■ **Stored items**
::::::
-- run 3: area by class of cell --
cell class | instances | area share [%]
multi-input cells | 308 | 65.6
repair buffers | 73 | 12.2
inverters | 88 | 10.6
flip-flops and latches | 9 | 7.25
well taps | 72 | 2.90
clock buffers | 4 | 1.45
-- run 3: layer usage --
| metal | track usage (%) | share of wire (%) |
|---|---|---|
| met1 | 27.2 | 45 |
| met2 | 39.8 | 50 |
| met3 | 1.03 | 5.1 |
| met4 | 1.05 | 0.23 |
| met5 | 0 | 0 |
::::::
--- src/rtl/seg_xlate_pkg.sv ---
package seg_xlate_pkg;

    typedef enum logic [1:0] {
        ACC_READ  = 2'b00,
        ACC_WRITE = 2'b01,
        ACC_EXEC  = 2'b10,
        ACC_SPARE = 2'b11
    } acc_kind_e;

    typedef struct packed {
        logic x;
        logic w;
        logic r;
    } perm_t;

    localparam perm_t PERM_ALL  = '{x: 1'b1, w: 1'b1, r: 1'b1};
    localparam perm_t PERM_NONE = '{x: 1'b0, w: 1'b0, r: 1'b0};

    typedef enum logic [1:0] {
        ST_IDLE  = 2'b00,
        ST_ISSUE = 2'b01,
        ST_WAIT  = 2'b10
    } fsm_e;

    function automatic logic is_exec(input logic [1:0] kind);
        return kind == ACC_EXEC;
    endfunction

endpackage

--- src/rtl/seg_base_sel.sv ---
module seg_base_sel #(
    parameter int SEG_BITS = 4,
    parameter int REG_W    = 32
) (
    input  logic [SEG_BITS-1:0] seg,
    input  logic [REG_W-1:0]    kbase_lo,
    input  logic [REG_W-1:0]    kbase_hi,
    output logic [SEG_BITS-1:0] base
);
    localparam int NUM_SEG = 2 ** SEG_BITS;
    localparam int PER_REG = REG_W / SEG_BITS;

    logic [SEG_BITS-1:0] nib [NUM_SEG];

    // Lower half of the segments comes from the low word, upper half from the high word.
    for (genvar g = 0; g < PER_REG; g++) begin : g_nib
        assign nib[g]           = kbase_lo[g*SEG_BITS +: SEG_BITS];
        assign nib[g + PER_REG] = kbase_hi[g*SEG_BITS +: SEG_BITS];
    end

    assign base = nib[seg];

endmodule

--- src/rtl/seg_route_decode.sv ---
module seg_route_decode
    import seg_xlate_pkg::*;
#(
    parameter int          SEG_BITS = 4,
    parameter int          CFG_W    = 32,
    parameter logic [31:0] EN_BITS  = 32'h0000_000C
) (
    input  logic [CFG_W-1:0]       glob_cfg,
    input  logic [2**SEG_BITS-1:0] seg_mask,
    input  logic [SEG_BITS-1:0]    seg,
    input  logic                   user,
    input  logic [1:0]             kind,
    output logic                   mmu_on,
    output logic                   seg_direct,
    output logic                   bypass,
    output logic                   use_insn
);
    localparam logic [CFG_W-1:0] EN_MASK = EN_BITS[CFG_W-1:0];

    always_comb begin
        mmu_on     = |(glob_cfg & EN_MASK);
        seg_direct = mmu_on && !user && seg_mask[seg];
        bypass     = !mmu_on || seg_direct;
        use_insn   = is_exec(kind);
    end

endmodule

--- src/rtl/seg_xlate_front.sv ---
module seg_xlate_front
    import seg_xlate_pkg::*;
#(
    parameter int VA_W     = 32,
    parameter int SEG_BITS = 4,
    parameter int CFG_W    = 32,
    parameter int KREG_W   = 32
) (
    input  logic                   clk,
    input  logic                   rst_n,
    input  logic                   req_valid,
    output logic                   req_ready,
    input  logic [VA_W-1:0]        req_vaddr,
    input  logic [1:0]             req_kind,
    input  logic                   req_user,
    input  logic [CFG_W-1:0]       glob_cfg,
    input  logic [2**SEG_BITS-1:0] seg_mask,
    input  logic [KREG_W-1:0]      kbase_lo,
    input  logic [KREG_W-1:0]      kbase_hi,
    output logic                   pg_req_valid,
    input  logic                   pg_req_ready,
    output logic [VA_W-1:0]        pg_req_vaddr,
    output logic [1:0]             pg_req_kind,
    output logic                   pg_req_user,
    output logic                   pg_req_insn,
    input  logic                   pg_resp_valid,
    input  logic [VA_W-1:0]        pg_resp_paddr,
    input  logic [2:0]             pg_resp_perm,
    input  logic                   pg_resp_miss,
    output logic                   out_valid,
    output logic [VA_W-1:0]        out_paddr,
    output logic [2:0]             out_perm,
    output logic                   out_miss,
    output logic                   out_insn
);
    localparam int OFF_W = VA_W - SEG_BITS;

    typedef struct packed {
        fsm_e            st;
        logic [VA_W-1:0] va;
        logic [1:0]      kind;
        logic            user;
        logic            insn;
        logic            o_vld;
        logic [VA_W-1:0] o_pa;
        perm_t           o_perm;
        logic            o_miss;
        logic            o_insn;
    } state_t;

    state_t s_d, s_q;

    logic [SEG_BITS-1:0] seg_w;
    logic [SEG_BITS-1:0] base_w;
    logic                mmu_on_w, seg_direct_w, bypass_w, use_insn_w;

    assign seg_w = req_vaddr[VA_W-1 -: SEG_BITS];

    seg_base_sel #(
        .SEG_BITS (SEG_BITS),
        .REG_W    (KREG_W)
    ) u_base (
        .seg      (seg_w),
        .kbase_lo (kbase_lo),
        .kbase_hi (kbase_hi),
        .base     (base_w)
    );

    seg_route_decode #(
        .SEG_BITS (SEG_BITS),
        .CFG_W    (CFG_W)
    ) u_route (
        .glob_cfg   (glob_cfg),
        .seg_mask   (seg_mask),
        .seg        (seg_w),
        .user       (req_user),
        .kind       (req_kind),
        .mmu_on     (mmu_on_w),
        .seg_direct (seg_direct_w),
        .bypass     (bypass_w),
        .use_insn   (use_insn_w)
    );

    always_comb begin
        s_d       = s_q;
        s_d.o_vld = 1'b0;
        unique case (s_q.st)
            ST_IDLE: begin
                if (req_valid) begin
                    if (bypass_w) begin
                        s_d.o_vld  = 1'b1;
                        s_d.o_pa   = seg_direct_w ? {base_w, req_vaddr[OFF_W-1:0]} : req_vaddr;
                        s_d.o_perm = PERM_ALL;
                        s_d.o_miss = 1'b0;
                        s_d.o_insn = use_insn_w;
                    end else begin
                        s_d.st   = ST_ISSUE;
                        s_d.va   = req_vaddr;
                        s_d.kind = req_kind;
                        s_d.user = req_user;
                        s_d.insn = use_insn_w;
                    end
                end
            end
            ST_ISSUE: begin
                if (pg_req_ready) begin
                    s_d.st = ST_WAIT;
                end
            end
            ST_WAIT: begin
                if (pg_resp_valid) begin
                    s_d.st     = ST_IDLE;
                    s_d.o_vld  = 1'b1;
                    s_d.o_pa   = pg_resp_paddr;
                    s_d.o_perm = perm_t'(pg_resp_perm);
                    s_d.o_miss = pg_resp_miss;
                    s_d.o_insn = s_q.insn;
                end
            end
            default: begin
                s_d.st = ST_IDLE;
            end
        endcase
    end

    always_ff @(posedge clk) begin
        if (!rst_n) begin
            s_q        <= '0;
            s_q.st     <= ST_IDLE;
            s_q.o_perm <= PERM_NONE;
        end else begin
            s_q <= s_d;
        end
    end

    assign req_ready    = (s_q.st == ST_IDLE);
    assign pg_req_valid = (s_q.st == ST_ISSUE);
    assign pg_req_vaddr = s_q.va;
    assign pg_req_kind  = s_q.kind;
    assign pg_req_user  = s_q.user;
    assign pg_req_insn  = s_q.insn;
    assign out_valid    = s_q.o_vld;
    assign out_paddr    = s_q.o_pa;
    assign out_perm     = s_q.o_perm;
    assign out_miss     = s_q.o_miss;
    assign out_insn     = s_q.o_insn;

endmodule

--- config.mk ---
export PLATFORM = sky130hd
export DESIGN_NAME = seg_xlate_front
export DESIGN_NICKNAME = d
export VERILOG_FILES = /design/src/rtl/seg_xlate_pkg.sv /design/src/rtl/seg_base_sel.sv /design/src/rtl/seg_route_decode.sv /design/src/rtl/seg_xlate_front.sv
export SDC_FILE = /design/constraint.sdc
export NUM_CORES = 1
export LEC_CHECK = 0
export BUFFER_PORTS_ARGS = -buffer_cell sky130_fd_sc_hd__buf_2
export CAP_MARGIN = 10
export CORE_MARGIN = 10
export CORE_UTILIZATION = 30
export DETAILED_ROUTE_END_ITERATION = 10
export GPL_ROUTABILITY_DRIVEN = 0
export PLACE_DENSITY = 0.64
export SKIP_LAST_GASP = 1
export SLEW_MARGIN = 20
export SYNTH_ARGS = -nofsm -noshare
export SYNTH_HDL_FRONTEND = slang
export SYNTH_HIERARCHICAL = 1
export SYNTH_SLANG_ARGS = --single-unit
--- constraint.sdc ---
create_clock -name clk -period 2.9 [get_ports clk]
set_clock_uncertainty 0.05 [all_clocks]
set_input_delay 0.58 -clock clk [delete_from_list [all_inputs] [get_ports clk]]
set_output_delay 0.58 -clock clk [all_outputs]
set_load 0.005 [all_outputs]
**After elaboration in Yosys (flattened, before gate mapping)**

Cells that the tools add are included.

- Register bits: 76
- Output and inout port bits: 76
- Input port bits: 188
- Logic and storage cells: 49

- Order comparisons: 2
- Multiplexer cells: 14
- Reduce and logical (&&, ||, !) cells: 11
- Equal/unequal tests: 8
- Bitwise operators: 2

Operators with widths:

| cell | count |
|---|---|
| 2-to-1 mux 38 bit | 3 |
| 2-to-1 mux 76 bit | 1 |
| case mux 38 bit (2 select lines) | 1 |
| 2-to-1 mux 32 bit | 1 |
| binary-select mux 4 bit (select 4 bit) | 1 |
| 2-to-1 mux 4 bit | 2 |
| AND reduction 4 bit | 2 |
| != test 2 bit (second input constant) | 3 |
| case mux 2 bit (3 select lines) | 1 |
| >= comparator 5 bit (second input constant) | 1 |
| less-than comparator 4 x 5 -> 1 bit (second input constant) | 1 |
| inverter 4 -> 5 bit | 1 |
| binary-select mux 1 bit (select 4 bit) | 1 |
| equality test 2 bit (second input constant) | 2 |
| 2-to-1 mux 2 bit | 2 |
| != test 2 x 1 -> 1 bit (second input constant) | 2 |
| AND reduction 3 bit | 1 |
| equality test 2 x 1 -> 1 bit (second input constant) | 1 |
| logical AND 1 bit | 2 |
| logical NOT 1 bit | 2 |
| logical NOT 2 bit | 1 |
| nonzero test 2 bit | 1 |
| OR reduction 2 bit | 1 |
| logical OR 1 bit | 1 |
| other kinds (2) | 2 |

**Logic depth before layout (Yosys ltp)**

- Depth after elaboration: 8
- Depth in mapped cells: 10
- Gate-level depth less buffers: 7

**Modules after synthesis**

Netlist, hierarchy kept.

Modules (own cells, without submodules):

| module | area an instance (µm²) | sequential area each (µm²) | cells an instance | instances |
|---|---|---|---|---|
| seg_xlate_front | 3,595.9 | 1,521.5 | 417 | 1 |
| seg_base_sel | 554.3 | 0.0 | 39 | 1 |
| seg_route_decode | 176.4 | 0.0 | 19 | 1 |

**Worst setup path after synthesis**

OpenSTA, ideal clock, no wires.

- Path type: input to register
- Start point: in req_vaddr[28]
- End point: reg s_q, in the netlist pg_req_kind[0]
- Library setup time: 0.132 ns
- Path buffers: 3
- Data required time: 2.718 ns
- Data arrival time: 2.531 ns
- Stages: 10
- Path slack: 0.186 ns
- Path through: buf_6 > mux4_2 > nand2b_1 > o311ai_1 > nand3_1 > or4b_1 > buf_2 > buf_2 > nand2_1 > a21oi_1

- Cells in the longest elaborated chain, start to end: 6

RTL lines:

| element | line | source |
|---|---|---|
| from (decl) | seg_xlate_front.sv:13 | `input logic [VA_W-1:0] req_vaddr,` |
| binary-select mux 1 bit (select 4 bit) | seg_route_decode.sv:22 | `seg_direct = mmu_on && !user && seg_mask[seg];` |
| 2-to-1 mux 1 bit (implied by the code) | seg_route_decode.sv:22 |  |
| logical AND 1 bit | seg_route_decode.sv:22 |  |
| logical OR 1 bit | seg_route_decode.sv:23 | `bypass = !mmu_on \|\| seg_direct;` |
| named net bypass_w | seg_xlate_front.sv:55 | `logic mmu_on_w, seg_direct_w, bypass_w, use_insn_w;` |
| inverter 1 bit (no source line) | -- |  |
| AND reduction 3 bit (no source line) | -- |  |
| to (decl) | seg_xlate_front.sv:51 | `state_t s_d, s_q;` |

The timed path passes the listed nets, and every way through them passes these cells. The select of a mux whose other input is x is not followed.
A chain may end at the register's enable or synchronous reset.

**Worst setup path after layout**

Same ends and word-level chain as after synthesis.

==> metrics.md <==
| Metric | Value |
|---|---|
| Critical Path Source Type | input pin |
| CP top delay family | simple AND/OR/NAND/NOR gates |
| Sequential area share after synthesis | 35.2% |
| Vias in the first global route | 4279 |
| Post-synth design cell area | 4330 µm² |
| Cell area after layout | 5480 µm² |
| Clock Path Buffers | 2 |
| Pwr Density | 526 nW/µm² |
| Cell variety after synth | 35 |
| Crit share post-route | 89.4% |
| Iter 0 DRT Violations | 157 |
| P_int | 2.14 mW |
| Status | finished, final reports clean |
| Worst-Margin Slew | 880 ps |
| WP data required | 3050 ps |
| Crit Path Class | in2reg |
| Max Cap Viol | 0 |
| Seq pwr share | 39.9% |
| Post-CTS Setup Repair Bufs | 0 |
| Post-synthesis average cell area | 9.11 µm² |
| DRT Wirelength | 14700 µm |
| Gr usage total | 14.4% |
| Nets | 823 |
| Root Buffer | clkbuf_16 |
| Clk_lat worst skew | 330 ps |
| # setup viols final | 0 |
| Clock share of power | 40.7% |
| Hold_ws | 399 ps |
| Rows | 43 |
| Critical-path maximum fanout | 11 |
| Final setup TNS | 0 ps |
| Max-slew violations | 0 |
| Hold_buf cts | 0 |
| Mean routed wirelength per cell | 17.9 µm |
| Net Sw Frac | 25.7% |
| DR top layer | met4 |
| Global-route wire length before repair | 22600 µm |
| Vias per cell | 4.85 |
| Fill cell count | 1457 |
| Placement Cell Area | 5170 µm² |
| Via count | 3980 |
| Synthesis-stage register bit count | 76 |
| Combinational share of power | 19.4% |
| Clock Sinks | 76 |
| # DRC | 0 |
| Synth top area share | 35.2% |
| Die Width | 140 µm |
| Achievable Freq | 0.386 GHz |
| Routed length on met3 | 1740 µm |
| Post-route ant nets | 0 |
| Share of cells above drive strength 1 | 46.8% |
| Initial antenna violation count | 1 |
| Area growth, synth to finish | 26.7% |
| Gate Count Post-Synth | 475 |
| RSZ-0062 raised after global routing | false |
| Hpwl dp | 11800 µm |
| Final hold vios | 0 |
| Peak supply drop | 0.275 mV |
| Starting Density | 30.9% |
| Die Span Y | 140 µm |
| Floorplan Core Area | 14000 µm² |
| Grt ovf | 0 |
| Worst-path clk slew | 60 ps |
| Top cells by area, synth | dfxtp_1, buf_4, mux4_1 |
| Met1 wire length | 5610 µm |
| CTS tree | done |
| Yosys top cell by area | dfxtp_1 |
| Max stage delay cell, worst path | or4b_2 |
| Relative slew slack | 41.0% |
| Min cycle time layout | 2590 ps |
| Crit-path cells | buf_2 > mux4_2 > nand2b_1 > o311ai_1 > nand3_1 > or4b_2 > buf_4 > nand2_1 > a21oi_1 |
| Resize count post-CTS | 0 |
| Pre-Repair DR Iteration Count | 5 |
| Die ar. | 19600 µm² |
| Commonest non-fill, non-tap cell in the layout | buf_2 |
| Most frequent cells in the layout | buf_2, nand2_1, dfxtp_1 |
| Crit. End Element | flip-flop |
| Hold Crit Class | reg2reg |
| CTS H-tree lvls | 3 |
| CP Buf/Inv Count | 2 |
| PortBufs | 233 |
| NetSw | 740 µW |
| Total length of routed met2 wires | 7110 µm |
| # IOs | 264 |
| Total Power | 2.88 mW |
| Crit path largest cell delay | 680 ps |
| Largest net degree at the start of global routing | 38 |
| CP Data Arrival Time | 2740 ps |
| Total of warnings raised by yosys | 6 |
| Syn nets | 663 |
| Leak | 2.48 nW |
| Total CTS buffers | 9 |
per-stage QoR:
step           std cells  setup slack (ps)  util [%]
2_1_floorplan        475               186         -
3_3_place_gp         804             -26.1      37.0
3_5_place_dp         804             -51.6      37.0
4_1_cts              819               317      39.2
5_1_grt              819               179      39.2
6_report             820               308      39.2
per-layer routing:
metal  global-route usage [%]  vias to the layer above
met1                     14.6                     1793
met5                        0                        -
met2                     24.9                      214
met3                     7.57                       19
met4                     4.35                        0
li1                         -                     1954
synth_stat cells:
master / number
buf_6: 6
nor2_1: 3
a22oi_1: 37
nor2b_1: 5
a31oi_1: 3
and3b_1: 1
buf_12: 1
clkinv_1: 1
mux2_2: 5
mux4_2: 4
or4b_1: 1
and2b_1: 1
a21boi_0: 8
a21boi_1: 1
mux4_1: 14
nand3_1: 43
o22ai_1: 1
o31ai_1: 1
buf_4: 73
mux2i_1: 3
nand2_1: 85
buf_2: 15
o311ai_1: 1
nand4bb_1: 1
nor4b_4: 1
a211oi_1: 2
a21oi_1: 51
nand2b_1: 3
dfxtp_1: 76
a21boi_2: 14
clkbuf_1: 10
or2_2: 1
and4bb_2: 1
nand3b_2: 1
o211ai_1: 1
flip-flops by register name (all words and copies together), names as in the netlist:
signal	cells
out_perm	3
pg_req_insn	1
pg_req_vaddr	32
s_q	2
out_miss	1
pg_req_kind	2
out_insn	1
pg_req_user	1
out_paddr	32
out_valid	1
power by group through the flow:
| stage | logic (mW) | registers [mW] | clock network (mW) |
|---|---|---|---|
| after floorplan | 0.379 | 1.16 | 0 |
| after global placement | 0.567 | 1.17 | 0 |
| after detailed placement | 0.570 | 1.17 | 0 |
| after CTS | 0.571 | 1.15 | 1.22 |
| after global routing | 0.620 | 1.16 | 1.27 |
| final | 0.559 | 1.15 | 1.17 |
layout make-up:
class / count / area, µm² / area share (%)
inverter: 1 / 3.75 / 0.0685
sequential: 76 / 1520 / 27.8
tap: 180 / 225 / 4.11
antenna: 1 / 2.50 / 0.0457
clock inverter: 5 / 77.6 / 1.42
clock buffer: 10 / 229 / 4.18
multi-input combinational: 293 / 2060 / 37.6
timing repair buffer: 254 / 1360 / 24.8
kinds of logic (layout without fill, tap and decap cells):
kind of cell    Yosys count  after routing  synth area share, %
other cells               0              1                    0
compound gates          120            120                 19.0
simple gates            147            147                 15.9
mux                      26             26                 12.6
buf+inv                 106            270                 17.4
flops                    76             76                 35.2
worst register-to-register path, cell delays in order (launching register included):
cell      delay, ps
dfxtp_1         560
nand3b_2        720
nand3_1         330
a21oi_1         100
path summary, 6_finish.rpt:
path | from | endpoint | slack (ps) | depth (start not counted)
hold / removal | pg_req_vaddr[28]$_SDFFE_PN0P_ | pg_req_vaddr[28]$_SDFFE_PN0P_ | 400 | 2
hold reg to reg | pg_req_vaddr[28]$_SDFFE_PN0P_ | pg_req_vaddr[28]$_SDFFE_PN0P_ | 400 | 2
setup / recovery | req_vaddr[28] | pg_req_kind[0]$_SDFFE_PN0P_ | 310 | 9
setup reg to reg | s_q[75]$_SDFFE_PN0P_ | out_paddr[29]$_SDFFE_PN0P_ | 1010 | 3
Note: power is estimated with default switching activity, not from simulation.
::::::
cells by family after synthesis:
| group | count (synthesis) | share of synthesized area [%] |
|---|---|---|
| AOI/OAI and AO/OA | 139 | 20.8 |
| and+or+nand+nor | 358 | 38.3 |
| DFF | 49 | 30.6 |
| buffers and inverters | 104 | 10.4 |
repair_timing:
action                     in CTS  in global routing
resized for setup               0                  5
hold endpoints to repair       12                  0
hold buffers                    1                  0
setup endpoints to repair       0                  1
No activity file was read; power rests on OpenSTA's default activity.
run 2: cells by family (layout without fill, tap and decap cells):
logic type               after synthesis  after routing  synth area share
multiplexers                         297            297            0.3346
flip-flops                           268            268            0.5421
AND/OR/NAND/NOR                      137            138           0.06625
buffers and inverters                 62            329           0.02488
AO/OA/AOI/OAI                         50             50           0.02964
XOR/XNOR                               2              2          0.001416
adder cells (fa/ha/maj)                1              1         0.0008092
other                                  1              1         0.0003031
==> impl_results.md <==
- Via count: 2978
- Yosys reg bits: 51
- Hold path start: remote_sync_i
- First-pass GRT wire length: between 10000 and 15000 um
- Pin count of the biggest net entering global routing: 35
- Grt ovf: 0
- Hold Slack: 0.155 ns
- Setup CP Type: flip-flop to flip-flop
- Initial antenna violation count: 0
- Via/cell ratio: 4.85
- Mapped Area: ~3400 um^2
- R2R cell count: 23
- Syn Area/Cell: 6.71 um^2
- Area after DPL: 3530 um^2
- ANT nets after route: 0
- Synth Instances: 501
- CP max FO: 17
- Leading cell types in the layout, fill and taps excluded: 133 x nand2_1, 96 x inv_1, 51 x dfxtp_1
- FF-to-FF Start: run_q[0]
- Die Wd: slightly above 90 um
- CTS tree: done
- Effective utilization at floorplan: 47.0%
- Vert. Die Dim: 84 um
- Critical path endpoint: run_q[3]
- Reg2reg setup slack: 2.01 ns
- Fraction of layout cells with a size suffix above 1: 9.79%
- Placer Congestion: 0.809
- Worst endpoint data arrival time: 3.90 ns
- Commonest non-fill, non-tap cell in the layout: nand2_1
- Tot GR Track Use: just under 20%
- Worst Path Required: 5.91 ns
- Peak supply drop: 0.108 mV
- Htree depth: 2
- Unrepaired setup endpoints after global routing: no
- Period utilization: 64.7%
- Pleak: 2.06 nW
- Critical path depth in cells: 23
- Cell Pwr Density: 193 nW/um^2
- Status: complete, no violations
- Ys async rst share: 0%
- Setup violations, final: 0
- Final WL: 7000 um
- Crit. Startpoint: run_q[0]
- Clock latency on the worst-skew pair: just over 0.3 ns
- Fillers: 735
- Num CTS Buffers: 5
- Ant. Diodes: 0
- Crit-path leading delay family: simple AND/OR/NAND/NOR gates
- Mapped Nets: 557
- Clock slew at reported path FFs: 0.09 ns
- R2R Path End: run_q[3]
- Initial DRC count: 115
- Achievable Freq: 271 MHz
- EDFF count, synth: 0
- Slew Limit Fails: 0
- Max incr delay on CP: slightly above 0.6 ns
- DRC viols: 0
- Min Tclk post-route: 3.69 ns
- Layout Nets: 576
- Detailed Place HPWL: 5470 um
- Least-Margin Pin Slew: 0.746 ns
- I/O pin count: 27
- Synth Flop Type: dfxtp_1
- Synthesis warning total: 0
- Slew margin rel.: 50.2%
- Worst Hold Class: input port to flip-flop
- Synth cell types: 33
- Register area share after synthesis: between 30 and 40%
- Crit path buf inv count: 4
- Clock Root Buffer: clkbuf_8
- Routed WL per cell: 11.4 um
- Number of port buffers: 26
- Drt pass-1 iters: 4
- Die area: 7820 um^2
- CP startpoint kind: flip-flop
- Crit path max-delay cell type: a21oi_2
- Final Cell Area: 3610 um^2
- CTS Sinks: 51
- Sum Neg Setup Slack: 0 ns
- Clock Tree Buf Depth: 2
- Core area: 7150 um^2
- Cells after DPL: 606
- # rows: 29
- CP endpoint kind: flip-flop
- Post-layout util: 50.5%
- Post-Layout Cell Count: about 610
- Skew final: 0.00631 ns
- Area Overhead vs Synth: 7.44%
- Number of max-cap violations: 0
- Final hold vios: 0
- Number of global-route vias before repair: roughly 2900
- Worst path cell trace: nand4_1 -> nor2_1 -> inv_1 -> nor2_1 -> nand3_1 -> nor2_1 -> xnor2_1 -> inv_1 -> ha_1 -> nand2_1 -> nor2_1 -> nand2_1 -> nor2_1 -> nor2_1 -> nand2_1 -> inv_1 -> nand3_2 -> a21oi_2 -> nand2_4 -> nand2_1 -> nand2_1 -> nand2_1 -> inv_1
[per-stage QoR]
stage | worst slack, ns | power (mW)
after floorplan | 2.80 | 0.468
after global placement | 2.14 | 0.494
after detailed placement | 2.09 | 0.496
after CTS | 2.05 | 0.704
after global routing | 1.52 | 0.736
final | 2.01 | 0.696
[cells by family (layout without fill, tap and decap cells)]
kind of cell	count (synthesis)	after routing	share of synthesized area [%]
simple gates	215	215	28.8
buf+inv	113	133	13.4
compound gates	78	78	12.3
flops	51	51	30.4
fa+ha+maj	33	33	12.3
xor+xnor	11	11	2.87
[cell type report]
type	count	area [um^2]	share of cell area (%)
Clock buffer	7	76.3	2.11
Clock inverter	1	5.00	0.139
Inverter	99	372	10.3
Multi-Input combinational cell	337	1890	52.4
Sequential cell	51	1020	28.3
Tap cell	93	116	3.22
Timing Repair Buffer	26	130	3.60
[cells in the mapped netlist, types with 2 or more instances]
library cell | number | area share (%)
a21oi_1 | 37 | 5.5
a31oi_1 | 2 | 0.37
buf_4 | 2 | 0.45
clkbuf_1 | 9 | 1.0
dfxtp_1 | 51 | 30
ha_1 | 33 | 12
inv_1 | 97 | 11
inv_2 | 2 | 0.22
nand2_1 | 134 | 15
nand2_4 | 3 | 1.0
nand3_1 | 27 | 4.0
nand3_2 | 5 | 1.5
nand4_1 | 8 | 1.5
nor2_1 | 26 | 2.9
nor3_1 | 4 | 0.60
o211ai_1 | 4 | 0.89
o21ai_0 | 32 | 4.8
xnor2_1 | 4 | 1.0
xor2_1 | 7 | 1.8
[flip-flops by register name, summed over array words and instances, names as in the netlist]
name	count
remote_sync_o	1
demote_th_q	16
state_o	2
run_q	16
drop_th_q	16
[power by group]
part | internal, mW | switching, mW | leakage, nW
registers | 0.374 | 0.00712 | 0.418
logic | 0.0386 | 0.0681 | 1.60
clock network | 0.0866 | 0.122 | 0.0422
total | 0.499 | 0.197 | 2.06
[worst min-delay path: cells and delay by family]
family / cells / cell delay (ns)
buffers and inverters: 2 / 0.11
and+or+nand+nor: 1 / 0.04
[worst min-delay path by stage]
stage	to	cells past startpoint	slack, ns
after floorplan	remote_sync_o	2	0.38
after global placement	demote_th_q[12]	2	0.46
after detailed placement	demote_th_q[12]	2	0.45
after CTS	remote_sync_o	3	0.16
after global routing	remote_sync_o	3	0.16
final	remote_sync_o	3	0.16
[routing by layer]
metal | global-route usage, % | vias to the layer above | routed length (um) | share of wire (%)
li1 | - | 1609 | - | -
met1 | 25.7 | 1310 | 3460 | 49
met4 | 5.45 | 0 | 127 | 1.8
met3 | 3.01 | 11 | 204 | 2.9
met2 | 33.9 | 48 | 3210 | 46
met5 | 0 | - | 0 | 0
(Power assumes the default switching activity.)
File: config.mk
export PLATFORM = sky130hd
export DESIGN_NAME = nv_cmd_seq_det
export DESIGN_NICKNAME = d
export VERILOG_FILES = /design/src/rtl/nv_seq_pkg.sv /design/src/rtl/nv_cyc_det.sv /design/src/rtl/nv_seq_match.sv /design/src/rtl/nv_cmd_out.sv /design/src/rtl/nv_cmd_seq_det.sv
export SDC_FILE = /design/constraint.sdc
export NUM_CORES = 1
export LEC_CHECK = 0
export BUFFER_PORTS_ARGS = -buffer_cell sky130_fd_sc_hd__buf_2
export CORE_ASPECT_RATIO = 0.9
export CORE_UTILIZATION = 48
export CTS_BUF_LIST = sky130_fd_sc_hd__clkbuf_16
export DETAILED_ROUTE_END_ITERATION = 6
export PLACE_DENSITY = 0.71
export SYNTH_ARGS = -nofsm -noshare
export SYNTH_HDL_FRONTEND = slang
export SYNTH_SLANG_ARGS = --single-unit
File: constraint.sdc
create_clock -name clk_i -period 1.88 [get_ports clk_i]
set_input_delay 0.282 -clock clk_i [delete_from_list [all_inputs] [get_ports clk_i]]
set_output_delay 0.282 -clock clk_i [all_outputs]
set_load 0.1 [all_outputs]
::::::
■ **WORK TO BE COMPLETED**
Scan the lines above for "- Number of port buffers: 26" and for "- Number of global-route". Repeat exactly the line holding each of them and every line in between.

■ **OUTPUT FOR THIS TASK**
- Number of port buffers: 26
- Drt pass-1 iters: 4
- Die area: 7820 um^2
- CP startpoint kind: flip-flop
- Crit path max-delay cell type: a21oi_2
- Final Cell Area: 3610 um^2
- CTS Sinks: 51
- Sum Neg Setup Slack: 0 ns
- Clock Tree Buf Depth: 2
- Core area: 7150 um^2
- Cells after DPL: 606
- # rows: 29
- CP endpoint kind: flip-flop
- Post-layout util: 50.5%
- Post-Layout Cell Count: about 610
- Skew final: 0.00631 ns
- Area Overhead vs Synth: 7.44%
- Number of max-cap violations: 0
- Final hold vios: 0
- Number of global-route vias before repair: roughly 2900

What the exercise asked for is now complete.